Your assignment:
Below are entries; work out how many of their lines include the string "capVal", and reply with the number only.

★ ★ ★ ★ ★ ★ ★

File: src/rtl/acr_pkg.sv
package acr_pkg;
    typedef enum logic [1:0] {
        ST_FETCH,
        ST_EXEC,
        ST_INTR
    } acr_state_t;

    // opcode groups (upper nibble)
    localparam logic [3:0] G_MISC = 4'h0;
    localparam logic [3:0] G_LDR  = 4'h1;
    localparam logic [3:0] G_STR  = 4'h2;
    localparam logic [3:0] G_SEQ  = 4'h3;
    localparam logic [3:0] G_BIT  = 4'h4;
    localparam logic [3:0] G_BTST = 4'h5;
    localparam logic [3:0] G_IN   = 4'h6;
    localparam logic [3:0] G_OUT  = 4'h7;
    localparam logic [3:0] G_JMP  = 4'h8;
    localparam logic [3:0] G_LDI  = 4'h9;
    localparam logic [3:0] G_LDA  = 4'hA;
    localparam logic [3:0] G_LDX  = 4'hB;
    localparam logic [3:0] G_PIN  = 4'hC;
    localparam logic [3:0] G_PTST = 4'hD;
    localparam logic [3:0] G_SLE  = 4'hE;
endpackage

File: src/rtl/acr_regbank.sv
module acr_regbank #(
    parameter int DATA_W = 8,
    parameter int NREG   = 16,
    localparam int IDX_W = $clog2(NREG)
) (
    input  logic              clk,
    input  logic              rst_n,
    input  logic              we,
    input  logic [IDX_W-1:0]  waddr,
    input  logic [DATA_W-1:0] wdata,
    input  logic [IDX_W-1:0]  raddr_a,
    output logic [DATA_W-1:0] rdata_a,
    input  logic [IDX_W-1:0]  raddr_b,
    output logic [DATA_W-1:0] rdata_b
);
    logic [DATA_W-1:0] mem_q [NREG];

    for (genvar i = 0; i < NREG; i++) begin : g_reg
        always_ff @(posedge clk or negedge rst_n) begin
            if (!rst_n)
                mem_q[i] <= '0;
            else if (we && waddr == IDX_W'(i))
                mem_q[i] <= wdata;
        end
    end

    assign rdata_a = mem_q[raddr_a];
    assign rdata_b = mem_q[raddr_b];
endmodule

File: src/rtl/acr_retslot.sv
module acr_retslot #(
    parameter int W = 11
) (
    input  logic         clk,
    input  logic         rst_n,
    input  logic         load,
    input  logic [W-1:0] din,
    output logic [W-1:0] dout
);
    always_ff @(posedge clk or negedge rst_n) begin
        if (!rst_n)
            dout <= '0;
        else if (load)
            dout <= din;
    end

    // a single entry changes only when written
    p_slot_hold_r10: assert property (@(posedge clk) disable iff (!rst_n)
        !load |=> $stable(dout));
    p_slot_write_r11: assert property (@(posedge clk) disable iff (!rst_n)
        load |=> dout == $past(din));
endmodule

★ ★ ★ ★ ★ ★ ★

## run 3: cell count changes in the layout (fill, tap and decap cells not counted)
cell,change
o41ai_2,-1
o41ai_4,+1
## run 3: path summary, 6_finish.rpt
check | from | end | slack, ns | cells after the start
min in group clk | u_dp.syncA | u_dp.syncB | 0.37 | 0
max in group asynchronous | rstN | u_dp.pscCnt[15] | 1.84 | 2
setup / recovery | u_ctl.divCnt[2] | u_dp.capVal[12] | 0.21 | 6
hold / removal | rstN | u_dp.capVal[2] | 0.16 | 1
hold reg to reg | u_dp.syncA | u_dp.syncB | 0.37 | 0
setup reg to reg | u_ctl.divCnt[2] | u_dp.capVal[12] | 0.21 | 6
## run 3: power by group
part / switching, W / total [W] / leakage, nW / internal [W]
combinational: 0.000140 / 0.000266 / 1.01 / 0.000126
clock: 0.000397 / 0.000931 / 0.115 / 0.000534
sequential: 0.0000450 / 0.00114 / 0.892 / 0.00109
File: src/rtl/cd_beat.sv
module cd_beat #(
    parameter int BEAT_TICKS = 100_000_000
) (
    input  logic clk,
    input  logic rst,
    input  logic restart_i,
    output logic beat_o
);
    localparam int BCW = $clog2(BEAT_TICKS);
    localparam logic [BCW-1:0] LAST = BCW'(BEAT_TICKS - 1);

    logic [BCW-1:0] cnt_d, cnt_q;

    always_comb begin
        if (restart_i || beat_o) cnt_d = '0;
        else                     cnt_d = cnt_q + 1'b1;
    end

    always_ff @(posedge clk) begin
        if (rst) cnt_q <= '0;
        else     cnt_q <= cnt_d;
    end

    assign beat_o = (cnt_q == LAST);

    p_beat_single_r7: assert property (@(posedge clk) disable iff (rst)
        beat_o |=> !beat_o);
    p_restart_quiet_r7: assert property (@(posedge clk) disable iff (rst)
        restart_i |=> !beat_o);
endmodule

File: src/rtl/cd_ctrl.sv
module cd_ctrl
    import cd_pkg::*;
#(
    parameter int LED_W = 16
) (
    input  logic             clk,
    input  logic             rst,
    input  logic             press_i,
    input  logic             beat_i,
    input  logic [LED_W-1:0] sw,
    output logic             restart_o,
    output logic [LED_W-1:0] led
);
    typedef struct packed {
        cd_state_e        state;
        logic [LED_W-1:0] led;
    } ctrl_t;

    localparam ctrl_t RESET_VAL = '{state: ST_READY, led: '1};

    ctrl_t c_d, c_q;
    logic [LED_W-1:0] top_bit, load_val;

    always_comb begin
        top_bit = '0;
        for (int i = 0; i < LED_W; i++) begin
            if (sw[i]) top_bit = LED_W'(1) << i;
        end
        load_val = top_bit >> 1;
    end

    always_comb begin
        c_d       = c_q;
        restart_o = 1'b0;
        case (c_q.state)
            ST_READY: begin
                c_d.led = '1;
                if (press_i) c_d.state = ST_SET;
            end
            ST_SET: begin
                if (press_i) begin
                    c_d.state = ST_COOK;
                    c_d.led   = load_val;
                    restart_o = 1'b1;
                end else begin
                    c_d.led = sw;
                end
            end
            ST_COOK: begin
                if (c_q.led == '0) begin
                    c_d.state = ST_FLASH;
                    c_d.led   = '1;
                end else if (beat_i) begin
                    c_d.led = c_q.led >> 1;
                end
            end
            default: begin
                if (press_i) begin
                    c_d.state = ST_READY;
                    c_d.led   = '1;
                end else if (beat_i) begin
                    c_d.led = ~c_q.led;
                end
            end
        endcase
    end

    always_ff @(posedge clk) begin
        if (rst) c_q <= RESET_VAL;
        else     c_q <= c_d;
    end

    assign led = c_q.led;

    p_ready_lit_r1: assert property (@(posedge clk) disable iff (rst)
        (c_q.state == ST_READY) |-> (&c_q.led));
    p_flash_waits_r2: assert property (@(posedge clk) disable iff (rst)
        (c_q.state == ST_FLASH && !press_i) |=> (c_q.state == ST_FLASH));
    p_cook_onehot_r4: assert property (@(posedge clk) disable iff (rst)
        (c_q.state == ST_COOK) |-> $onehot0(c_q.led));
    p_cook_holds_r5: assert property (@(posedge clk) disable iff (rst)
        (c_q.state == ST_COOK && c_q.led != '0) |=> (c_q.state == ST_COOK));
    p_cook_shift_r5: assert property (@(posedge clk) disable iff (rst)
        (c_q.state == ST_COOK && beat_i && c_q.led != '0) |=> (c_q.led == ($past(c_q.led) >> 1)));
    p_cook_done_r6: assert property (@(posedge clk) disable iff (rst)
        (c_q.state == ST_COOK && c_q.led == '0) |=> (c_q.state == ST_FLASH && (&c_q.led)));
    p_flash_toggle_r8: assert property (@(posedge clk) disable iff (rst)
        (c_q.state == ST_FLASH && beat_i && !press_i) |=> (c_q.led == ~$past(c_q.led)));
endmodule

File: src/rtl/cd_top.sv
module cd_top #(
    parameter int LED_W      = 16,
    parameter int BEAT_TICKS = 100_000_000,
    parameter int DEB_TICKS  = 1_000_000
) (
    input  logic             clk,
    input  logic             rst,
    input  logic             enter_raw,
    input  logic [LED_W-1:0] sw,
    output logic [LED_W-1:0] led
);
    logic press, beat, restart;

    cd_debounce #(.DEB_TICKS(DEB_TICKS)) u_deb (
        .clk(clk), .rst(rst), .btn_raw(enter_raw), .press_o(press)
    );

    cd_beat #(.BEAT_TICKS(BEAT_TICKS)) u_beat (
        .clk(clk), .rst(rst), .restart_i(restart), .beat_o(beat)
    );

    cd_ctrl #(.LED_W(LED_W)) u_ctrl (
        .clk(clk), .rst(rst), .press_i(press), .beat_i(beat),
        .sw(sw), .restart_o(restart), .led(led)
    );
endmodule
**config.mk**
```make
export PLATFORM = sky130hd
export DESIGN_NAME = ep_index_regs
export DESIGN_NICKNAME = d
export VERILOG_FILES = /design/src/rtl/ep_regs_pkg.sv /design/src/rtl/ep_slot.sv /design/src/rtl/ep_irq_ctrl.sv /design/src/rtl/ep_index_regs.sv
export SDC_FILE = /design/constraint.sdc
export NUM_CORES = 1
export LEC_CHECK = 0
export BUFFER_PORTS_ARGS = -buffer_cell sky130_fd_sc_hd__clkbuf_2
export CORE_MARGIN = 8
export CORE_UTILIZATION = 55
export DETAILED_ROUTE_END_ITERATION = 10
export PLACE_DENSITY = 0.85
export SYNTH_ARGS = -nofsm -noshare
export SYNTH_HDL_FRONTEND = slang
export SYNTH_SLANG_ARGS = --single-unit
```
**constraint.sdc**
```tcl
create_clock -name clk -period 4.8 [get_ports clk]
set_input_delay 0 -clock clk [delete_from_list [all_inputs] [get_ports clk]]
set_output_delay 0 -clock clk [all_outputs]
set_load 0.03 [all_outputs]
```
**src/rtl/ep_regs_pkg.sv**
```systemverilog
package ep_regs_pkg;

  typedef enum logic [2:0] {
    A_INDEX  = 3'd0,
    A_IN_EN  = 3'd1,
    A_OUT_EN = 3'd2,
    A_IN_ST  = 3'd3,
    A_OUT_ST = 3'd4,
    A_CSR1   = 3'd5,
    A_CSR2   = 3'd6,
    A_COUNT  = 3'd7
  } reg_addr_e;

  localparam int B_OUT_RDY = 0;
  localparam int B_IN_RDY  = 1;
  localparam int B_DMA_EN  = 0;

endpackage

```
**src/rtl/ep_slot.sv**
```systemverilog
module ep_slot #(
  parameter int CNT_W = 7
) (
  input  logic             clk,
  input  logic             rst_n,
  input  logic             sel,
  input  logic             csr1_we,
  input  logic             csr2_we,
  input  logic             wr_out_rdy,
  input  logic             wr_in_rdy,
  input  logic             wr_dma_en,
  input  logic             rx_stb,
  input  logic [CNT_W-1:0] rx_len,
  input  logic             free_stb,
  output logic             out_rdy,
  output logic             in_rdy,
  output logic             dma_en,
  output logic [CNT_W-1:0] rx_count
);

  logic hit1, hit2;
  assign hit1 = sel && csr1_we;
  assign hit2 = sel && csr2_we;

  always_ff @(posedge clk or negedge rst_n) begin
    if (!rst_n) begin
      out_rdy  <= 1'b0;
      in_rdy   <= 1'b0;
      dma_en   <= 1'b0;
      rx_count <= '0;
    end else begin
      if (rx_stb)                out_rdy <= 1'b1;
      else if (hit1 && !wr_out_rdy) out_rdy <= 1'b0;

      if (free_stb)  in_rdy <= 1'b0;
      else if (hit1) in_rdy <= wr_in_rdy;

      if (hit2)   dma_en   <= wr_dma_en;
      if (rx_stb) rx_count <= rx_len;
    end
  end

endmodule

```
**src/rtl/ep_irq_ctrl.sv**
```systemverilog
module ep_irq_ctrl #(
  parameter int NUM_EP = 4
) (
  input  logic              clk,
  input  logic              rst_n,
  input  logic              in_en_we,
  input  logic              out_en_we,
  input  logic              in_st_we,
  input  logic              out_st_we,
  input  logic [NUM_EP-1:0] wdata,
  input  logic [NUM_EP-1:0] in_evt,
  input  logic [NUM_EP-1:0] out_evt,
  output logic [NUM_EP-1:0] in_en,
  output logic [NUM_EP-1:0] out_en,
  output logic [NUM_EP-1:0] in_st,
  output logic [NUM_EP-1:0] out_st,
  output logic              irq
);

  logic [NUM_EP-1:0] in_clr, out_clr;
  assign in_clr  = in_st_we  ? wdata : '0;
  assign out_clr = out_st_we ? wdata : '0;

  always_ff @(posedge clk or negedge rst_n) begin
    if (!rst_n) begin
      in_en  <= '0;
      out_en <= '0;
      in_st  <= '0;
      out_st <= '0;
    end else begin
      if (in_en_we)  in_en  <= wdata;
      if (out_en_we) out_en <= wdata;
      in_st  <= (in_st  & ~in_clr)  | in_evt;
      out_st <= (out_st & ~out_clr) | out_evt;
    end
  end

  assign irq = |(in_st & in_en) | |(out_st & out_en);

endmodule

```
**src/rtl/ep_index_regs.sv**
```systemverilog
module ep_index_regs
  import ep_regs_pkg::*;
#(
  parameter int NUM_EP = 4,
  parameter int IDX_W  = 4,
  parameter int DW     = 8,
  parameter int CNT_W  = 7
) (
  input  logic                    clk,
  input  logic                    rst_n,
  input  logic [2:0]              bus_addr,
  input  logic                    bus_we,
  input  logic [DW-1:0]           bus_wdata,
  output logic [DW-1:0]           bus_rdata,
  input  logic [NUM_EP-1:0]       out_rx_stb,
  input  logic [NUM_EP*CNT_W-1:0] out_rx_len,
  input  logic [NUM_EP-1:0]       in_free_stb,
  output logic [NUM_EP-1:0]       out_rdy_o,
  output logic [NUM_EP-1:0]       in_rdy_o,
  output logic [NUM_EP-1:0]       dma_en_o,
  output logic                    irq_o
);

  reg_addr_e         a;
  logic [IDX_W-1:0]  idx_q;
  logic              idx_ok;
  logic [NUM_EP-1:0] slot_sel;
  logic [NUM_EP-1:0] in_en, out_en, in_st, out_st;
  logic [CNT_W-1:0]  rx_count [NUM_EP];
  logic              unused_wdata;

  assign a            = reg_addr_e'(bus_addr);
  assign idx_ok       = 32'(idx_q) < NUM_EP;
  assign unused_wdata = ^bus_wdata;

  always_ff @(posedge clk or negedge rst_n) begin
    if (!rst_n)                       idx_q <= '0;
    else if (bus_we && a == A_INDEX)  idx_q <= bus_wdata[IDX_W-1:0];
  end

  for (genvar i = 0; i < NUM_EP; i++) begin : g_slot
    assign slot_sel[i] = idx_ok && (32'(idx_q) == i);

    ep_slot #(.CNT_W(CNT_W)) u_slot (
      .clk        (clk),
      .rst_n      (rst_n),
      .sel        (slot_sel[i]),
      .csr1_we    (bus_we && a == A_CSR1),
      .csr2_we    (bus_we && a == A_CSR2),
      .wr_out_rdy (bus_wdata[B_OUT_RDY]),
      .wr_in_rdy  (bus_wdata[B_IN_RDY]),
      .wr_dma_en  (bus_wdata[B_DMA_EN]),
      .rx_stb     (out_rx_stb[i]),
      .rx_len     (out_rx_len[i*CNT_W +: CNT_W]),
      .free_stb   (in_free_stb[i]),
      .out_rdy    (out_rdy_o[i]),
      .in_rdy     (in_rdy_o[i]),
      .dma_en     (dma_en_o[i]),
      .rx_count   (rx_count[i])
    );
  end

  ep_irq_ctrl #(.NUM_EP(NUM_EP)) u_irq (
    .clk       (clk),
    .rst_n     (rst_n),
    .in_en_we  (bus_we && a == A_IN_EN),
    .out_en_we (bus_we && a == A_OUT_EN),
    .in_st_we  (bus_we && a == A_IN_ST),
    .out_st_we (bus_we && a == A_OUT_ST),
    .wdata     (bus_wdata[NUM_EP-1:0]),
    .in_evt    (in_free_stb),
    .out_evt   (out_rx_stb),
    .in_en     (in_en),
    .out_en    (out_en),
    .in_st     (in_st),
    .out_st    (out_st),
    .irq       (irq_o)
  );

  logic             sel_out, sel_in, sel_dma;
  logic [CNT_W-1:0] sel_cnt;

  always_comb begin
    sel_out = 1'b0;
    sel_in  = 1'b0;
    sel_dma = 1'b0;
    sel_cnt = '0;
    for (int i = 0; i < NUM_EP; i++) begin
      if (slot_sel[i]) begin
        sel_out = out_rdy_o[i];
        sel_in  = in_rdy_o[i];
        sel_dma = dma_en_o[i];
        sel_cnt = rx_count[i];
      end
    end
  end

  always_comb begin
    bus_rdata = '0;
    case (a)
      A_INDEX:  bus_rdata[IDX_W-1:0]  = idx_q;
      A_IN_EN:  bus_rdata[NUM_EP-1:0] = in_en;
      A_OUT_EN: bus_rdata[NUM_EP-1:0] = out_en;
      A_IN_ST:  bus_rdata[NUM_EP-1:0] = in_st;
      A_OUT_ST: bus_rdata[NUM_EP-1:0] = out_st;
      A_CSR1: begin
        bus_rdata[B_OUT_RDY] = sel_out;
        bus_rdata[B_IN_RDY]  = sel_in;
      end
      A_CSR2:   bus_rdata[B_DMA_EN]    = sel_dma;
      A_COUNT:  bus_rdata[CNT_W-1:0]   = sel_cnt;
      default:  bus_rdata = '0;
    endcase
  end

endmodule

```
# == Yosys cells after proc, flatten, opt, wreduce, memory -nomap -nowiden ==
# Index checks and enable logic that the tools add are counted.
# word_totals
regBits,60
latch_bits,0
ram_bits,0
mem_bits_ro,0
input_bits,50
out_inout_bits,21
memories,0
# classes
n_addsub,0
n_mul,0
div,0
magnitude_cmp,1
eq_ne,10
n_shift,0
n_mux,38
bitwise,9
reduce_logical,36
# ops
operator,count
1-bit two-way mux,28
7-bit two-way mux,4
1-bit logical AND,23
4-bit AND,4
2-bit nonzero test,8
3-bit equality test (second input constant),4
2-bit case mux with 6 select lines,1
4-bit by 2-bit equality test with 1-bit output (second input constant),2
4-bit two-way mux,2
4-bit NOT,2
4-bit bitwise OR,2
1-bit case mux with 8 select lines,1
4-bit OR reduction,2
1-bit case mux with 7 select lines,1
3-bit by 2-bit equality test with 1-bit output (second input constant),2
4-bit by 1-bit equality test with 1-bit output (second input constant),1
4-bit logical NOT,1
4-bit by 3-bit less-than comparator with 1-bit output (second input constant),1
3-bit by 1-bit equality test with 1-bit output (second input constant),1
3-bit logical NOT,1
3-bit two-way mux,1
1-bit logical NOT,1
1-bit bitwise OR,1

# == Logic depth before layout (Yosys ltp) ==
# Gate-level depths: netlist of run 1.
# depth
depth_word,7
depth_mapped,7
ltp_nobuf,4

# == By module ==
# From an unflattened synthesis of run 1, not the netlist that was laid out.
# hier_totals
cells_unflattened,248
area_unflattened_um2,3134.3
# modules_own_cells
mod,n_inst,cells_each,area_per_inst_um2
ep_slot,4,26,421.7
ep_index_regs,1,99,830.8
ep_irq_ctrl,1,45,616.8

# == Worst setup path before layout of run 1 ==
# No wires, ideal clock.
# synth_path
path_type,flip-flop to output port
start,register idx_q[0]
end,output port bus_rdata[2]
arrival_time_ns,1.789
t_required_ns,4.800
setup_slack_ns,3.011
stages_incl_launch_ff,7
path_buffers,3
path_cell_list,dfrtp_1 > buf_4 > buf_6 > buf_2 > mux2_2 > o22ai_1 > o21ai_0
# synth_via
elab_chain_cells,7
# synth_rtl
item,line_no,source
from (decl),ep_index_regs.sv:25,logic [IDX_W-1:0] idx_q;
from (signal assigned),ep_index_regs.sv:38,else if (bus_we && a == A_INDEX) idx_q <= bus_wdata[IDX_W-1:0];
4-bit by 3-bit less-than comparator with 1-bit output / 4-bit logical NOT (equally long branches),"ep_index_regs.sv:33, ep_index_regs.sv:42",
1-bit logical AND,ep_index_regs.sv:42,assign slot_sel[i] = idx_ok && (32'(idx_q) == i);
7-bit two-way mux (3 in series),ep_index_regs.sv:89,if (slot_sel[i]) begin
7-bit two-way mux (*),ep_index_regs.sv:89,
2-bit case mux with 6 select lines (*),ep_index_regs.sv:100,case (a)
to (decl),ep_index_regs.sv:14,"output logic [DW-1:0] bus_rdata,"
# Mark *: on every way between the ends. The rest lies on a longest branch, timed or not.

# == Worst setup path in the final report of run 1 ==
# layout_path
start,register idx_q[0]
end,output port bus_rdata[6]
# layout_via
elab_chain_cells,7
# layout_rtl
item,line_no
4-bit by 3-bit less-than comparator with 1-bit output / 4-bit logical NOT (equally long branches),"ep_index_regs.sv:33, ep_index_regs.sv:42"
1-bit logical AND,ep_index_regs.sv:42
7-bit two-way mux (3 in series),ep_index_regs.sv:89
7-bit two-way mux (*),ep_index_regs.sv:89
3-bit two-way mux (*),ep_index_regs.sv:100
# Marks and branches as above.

★ ★ ★ ★ ★ ★ ★

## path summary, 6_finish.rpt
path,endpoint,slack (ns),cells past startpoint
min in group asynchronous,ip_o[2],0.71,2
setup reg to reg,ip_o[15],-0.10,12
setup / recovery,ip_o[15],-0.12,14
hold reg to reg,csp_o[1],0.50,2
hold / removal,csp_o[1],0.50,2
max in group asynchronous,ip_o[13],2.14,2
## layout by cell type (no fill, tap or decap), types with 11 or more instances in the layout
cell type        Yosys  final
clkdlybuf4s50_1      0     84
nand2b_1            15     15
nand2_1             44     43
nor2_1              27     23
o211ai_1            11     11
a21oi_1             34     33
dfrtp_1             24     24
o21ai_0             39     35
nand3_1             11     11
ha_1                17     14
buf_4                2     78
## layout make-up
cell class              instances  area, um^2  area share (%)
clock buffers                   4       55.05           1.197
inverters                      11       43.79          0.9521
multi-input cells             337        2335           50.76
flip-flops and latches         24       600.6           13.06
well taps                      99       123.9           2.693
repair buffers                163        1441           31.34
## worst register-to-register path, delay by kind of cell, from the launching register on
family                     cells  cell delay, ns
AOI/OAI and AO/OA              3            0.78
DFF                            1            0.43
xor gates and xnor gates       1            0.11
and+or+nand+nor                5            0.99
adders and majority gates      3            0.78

★ ★ ★ ★ ★ ★ ★

Result for this task:
3